Por si alguno de ustedes no lo sabe, el Codex Calixtinus no es solo el protagonista de una reciente y no poco morbosa historia de robo y feliz recuperación que ha sacado a la luz diversas corruptelas en torno a la Catedral de Santiago de Compostela. Es también una de las joyas de toda la cultura medieval europea. Por muchas cosas, entre ellas porque entre la colección de música que se añade a los relatos hagiográficos, milagros del apóstol, textos litúrgicos y a la célebre guía del peregrino, aparecen algunos de los ejemplos más antiguos de canto polifónico –para entendernos, canto de “estilo gótico” frente al pasado “románico”– que se conservan. A dos voces, por descontado, aunque también tenemos aquí la primerísima pieza a tres voces de todo nuestro repertorio occidental: el fascinante conductus Congaudeant catholici, atribuida al Magister Albertus de París, un señor que fue canónigo en la catedral de la capital francesa entre 1146 y 1177, que por ende era contemporáneo e incluso un poco anterior a nuestros queridos Leonín y Perotín.
La personalísima línea interpretativa de Pérès irrita profundamente a algunas sensibilidades. A mí me encanta. Tres son sus fundamentos: emisión “rústica” que rompe por completo con la ortodoxa canora que se deriva del belcantismo y que genera una tímbrica de lo más peculiar, abundancia de adornos melismáticos y recuperación de la rítmica de la música litúrgica medieval que fue barrida del mapa cuando se impusieron las maneras de hacer de la escuela de Solesmes, que son ni más ni menos las de lo que todo el mundo conoce como “gregoriano de Silos”. Lo explica el intérprete en sus notas, que intento aquí traducir: “en lo que se refiere al ritmo, se decretó (denegando por completo la evidencia de la historia y de la tradición) que el canto llano no pudo haber tenido una rítmica regular, siendo esta un signo de materialidad, lo que era incompatible con la naturaleza espiritual de esta música”.
Ahí pone Pérès el dedo en la llaga.
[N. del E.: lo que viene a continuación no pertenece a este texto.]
$ cat src/rtl/burst_col_pkg.sv
package burst_col_pkg;
  localparam int COL_W = 8;
  localparam logic [2:0] LEN_1    = 3'd0;
  localparam logic [2:0] LEN_2    = 3'd1;
  localparam logic [2:0] LEN_4    = 3'd2;
  localparam logic [2:0] LEN_8    = 3'd3;
  localparam logic [2:0] LEN_PAGE = 3'd7;
endpackage

$ cat src/rtl/burst_len_dec.sv
module burst_len_dec
  import burst_col_pkg::*;
#(
  parameter int W = COL_W
) (
  input  logic [2:0]   len_code,
  input  logic         is_write,
  input  logic         wr_single,
  output logic [W-1:0] blk_mask,
  output logic         page
);
  always_comb begin
    page     = 1'b0;
    blk_mask = '0;
    case (len_code)
      LEN_1:    blk_mask = '0;
      LEN_2:    blk_mask = W'(1);
      LEN_4:    blk_mask = W'(3);
      LEN_8:    blk_mask = W'(7);
      LEN_PAGE: begin
        blk_mask = '1;
        page     = 1'b1;
      end
      default:  blk_mask = '0;
    endcase
    if (is_write && wr_single) begin
      blk_mask = '0;
      page     = 1'b0;
    end
  end
endmodule
<file path="config.mk">
export PLATFORM = sky130hd
export DESIGN_NAME = csdec_top
export DESIGN_NICKNAME = d
export VERILOG_FILES = /design/src/rtl/csdec_pkg.sv /design/src/rtl/csdec_win_reg.sv /design/src/rtl/csdec_win_match.sv /design/src/rtl/csdec_prio.sv /design/src/rtl/csdec_top.sv
export SDC_FILE = /design/constraint.sdc
export NUM_CORES = 1
export LEC_CHECK = 0
export BUFFER_PORTS_ARGS = -buffer_cell sky130_fd_sc_hd__buf_2
export CORE_UTILIZATION = 45
export CTS_CLUSTER_DIAMETER = 80
export CTS_CLUSTER_SIZE = 16
export DETAILED_ROUTE_END_ITERATION = 7
export GPL_TIMING_DRIVEN = 0
export MAX_ROUTING_LAYER = met4
export PLACE_DENSITY_LB_ADDON = 0.2
export SYNTH_ARGS = -nofsm -noshare
export SYNTH_HDL_FRONTEND = slang
export SYNTH_SLANG_ARGS = --single-unit
</file>
<file path="constraint.sdc">
create_clock -name clk -period 6.4 [get_ports clk]
set_input_delay 0.64 -clock clk [delete_from_list [all_inputs] [get_ports clk]]
set_output_delay 0.64 -clock clk [all_outputs]
set_load 0.02 [all_outputs]
</file>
Recuerdo bien cuando en Primero de BUP nuestra profesora nos hizo estudiar esas líneas del manual de Historia de la Música de Emilio Casares en las que se decía que ese repertorio, lo que llamamos comúnmente gregoriano, no es sino una especie de “yoga musical” que intenta elevar el espíritu hacia la divinidad. Y como esta idea coincide plenamente con la particular espiritualidad neoplatónica que está en el origen del estilo gótico -ya saben, el Abad Suger, los textos del Pseudo Dionisio Areopagita y todo eso-, todo encaja y no nos plateamos más problemas. Música para relajarse, para despegarse de la materialidad que nos rodea, para encontrar la paz espiritual… Y no es eso. Porque en el gótico hay también tensión –eso son las grandes catedrales del estilo: pura tensión arquitectónica–, hay contrastes, hay abundante ornamentación y hay –o había: revestimiento mural y vidrieras se han perdido en buena medida– intensísimos y virulentos colores que resaltan los aspectos dramáticos de la arquitectura y de la escultura.
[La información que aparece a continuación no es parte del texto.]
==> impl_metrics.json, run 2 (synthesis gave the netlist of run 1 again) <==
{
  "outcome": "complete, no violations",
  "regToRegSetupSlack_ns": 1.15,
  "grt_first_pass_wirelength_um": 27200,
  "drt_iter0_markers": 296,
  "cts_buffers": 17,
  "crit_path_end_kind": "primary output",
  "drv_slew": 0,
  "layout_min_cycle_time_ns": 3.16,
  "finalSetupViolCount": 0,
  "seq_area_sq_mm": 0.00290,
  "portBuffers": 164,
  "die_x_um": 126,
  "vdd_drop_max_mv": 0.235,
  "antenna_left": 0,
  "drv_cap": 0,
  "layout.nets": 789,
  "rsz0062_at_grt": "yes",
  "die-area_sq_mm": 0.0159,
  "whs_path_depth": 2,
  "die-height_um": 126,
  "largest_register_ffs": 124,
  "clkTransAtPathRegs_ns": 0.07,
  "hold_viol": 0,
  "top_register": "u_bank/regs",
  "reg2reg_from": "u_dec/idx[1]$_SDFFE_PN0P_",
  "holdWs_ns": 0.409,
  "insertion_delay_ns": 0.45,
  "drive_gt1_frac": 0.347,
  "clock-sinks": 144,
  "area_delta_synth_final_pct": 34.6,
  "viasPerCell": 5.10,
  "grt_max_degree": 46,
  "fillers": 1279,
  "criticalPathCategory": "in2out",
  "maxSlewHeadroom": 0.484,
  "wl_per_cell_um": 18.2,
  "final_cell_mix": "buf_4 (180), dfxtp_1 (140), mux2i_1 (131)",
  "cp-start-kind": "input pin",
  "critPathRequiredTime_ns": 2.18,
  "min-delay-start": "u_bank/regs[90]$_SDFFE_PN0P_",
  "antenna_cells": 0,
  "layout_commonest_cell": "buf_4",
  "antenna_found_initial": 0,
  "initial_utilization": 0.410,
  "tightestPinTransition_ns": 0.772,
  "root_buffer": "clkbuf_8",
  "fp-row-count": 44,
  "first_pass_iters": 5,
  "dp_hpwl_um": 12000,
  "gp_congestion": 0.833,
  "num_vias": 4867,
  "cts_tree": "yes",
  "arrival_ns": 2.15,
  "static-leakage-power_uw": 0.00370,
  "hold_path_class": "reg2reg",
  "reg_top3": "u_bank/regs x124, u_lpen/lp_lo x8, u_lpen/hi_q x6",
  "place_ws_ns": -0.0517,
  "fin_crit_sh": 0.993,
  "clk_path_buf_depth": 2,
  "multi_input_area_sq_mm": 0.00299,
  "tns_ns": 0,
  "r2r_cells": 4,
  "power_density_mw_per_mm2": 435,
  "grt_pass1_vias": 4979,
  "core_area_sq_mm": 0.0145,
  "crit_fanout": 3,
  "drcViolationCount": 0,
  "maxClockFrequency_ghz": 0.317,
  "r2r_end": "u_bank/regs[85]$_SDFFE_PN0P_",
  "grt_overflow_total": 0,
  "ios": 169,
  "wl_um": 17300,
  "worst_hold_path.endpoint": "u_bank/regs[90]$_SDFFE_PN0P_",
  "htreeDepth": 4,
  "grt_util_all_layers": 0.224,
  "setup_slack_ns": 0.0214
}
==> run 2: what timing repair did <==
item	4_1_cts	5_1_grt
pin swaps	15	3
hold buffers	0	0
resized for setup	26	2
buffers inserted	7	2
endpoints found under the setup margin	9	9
¿Se puede hacer de otra forma? ¡Por supuesto! Pero este repertorio no solo admite, sino que también pide, intentar las más diversas fórmulas de aproximación. Algunas, como las de Pérès, pueden chocar e incluso irritar, como también lo harían los interiores de nuestros edificios medievales si los viésemos con los colores y la iluminación con los que fueron originalmente planteados. A mí me parece que merece muchísimo la pena la experiencia. Algún piratilla les da a ustedes facilidades a través de YouTube: les recomiendo que aprovechen la oportunidad.